I'm going to make like a banana and split.
...make like a tree and leave.
...make like a baby and head out.
...make like a prom dress and take off.

When they are self-referential, they are humorous partings between friends. When directed at others, they are insulting.

Are these just simple humorous similes, or is there something more complex going on? Are these only used for parting phrases, or are they constructed for other situations as well? Do these represent some common type of humor?

  • 4
    Fun list. Feb 1 '13 at 13:13
  • 17
    From Back to the Future: "make like a tree and get out of here." Feb 1 '13 at 13:45
  • 1
    ...and again 14 years later in The Boondock Saints: "Why don't you make like a tree, and get the f*** outta here?" Feb 1 '13 at 23:42
  • I'm sorry, I don't understand. What does 'make like a tree' mean?
    – user32480
    Feb 2 '13 at 3:01
  • 1
    I would just like to add another example of this particular turn of phrase which the readership might find amusing: Make like a shepherd and get the flock out of here. Feb 20 '14 at 13:42

They're puns pretending to be similes, which is part of the source of the humour.

"Make like" is an American English expression that can mean "behave as though" ("He keeps making like he's the smartest guy in the class, though he's the only one that keeps failing") or "behave in the manner of" ("He camped it up and made like Diana Ross").

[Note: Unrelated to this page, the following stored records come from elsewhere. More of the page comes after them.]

--- config.mk ---
export PLATFORM = sky130hd
export DESIGN_NAME = sfp_unit
export DESIGN_NICKNAME = d
export VERILOG_FILES = /design/src/rtl/sfp_pkg.sv /design/src/rtl/sfp_decode.sv /design/src/rtl/sfp_seq.sv /design/src/rtl/sfp_ptr.sv /design/src/rtl/sfp_unit.sv
export SDC_FILE = /design/constraint.sdc
export NUM_CORES = 1
export LEC_CHECK = 0
export BUFFER_PORTS_ARGS = -buffer_cell sky130_fd_sc_hd__buf_2
export CORE_ASPECT_RATIO = 1.1
export CORE_MARGIN = 8
export CORE_UTILIZATION = 40
export DETAILED_ROUTE_END_ITERATION = 6
export PLACE_DENSITY = 0.72
export SLEW_MARGIN = 20
export SYNTH_ARGS = -nofsm -noshare
export SYNTH_HDL_FRONTEND = slang
export SYNTH_SLANG_ARGS = --single-unit
--- constraint.sdc ---
create_clock -name clk -period 4.66 [get_ports clk]
set_clock_uncertainty 0.1 [all_clocks]
set_input_delay 0.932 -clock clk [delete_from_list [all_inputs] [get_ports clk]]
set_output_delay 0.932 -clock clk [all_outputs]
set_load 0.05 [all_outputs]
--- src/rtl/sfp_pkg.sv ---
package sfp_pkg;
  localparam int INSN_W = 16;
  localparam int LIT_W  = 8;
  localparam int RLIT_W = 6;

  localparam logic [9:0] ADDRET_PFX = 10'b1110_1000_11;
  localparam logic [9:0] SUBRET_PFX = 10'b1110_1001_11;
  localparam logic [7:0] PUSH_PFX   = 8'b1111_1010;

  typedef enum logic [1:0] {
    OP_NONE,
    OP_ADDRET,
    OP_SUBRET,
    OP_PUSH
  } sfp_op_e;

  typedef struct packed {
    sfp_op_e          op;
    logic [LIT_W-1:0] lit;
  } sfp_dec_t;

  typedef enum logic {
    ST_FREE,
    ST_SLOT
  } sfp_state_e;
endpackage

--- src/rtl/sfp_decode.sv ---
module sfp_decode
  import sfp_pkg::*;
(
  input  logic [INSN_W-1:0] word_i,
  output sfp_dec_t          dec_o
);
  localparam int PAD_W = LIT_W - RLIT_W;

  logic hit_add;
  logic hit_sub;
  logic hit_push;

  assign hit_add  = (word_i[INSN_W-1 -: 10] == ADDRET_PFX);
  assign hit_sub  = (word_i[INSN_W-1 -: 10] == SUBRET_PFX);
  assign hit_push = (word_i[INSN_W-1 -: 8]  == PUSH_PFX);

  always_comb begin
    dec_o.op  = OP_NONE;
    dec_o.lit = '0;
    if (hit_add) begin
      dec_o.op  = OP_ADDRET;
      dec_o.lit = {{PAD_W{1'b0}}, word_i[RLIT_W-1:0]};
    end else if (hit_sub) begin
      dec_o.op  = OP_SUBRET;
      dec_o.lit = {{PAD_W{1'b0}}, word_i[RLIT_W-1:0]};
    end else if (hit_push) begin
      dec_o.op  = OP_PUSH;
      dec_o.lit = word_i[LIT_W-1:0];
    end
  end

  always_comb begin
    assert_dec_onehot_R8: assert ($onehot0({hit_add, hit_sub, hit_push}));
  end
endmodule

--- src/rtl/sfp_seq.sv ---
module sfp_seq
  import sfp_pkg::*;
(
  input  logic    clk,
  input  logic    rst_n,
  input  logic    insn_valid_i,
  input  sfp_op_e op_i,
  input  logic    dm_wr_ready_i,
  input  logic    ptr_wr_en_i,
  output logic    insn_ready_o,
  output logic    accept_o,
  output logic    dm_wr_valid_o,
  output logic    ret_fire_o,
  output logic    busy_o
);
  sfp_state_e state_q;
  sfp_state_e state_d;
  logic       free;
  logic       is_ret;
  logic       is_push;

  assign free    = (state_q == ST_FREE) && !ptr_wr_en_i;
  assign is_ret  = (op_i == OP_ADDRET) || (op_i == OP_SUBRET);
  assign is_push = (op_i == OP_PUSH);

  assign insn_ready_o  = free && (!is_push || dm_wr_ready_i);
  assign accept_o      = insn_valid_i && insn_ready_o;
  assign dm_wr_valid_o = insn_valid_i && free && is_push;
  assign ret_fire_o    = accept_o && is_ret;
  assign busy_o        = (state_q == ST_SLOT);

  always_comb begin
    state_d = ST_FREE;
    if (state_q == ST_FREE && ret_fire_o) state_d = ST_SLOT;
  end

  always_ff @(posedge clk) begin
    if (!rst_n) state_q <= ST_FREE;
    else        state_q <= state_d;
  end

  assert_pop_single_R4: assert property (@(posedge clk) disable iff (!rst_n)
    ret_fire_o |=> !ret_fire_o);
  assert_slot_blocks_R5: assert property (@(posedge clk) disable iff (!rst_n)
    ret_fire_o |=> (busy_o && !insn_ready_o && !dm_wr_valid_o));
  assert_slot_ends_R5: assert property (@(posedge clk) disable iff (!rst_n)
    busy_o |=> !busy_o);
endmodule

--- src/rtl/sfp_ptr.sv ---
module sfp_ptr
  import sfp_pkg::*;
#(
  parameter int                PTR_W     = 14,
  parameter logic [PTR_W-1:0]  RESET_PTR = '0
) (
  input  logic             clk,
  input  logic             rst_n,
  input  logic             load_en_i,
  input  logic [PTR_W-1:0] load_val_i,
  input  logic             step_en_i,
  input  sfp_op_e          op_i,
  input  logic [LIT_W-1:0] lit_i,
  output logic [PTR_W-1:0] ptr_o
);
  localparam int EXT_W = PTR_W - LIT_W;

  logic [PTR_W-1:0] ptr_q;
  logic [PTR_W-1:0] ptr_d;
  logic [PTR_W-1:0] lit_ext;

  assign lit_ext = {{EXT_W{1'b0}}, lit_i};

  always_comb begin
    ptr_d = ptr_q;
    if (load_en_i) begin
      ptr_d = load_val_i;
    end else if (step_en_i) begin
      unique case (op_i)
        OP_ADDRET: ptr_d = ptr_q + lit_ext;
        OP_SUBRET: ptr_d = ptr_q - lit_ext;
        OP_PUSH:   ptr_d = ptr_q - PTR_W'(1);
        default:   ptr_d = ptr_q;
      endcase
    end
  end

  always_ff @(posedge clk) begin
    if (!rst_n) ptr_q <= RESET_PTR;
    else        ptr_q <= ptr_d;
  end

  assign ptr_o = ptr_q;

  assert_load_R9: assert property (@(posedge clk) disable iff (!rst_n)
    load_en_i |=> ptr_o == $past(load_val_i));
  assert_push_dec_R6: assert property (@(posedge clk) disable iff (!rst_n)
    (step_en_i && !load_en_i && op_i == OP_PUSH) |=> ptr_o == $past(ptr_o) - PTR_W'(1));
  assert_idle_hold_R8: assert property (@(posedge clk) disable iff (!rst_n)
    (!step_en_i && !load_en_i) |=> $stable(ptr_o));
endmodule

For that reason, "Make like an X" sets us up for a simile or analogy. At "I'm going to make like a banana" we're expecting for the next thing to be something a banana does, that the speaker is claiming he is going to likewise do. Already this promises a punchline because there isn't that many things bananas are notable for doing, that people can do (though once you're used to the form, "I'm going to make like a banana and slowly ripen before rotting and turning to mush" has a humour of its own).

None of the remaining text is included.